What you need to do >>
Give the data back exactly as it stands.

Supplied data >>

**config.mk**
```make
export PLATFORM = sky130hd
export DESIGN_NAME = corr_ctrl_top
export DESIGN_NICKNAME = d
export VERILOG_FILES = /design/src/design/corr_pkg.sv /design/src/design/cfg_wr_if.sv /design/src/design/cmd_decoder.sv /design/src/design/corr_ctrl_top.sv /design/src/design/lag_scan_timer.sv /design/src/design/line_cfg_regs.sv
export SDC_FILE = /design/constraint.sdc
export NUM_CORES = 2
export LEC_CHECK = 0
export ABC_CLOCK_PERIOD_IN_PS = 5700
export BUFFER_PORTS_ARGS = -buffer_cell sky130_fd_sc_hd__buf_2
export CORE_UTILIZATION = 40
export DETAILED_ROUTE_END_ITERATION = 7
export PLACE_DENSITY = 0.62
export REMOVE_ABC_BUFFERS = 1
export SLEW_MARGIN = 20
export SYNTH_ARGS = -nofsm -noshare
export SYNTH_HDL_FRONTEND = slang
export SYNTH_SLANG_ARGS = --single-unit
export TNS_END_PERCENT = 30
```
**constraint.sdc**
```tcl
create_clock -name clk -period 5.7 [get_ports clk]
set_input_delay 1.14 -clock clk [delete_from_list [all_inputs] [get_ports clk]]
set_output_delay 1.14 -clock clk [all_outputs]
set_load 0.005 [all_outputs]
```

Result >>
**config.mk**
```make
export PLATFORM = sky130hd
export DESIGN_NAME = corr_ctrl_top
export DESIGN_NICKNAME = d
export VERILOG_FILES = /design/src/design/corr_pkg.sv /design/src/design/cfg_wr_if.sv /design/src/design/cmd_decoder.sv /design/src/design/corr_ctrl_top.sv /design/src/design/lag_scan_timer.sv /design/src/design/line_cfg_regs.sv
export SDC_FILE = /design/constraint.sdc
export NUM_CORES = 2
export LEC_CHECK = 0
export ABC_CLOCK_PERIOD_IN_PS = 5700
export BUFFER_PORTS_ARGS = -buffer_cell sky130_fd_sc_hd__buf_2
export CORE_UTILIZATION = 40
export DETAILED_ROUTE_END_ITERATION = 7
export PLACE_DENSITY = 0.62
export REMOVE_ABC_BUFFERS = 1
export SLEW_MARGIN = 20
export SYNTH_ARGS = -nofsm -noshare
export SYNTH_HDL_FRONTEND = slang
export SYNTH_SLANG_ARGS = --single-unit
export TNS_END_PERCENT = 30
```
**constraint.sdc**
```tcl
create_clock -name clk -period 5.7 [get_ports clk]
set_input_delay 1.14 -clock clk [delete_from_list [all_inputs] [get_ports clk]]
set_output_delay 1.14 -clock clk [all_outputs]
set_load 0.005 [all_outputs]
```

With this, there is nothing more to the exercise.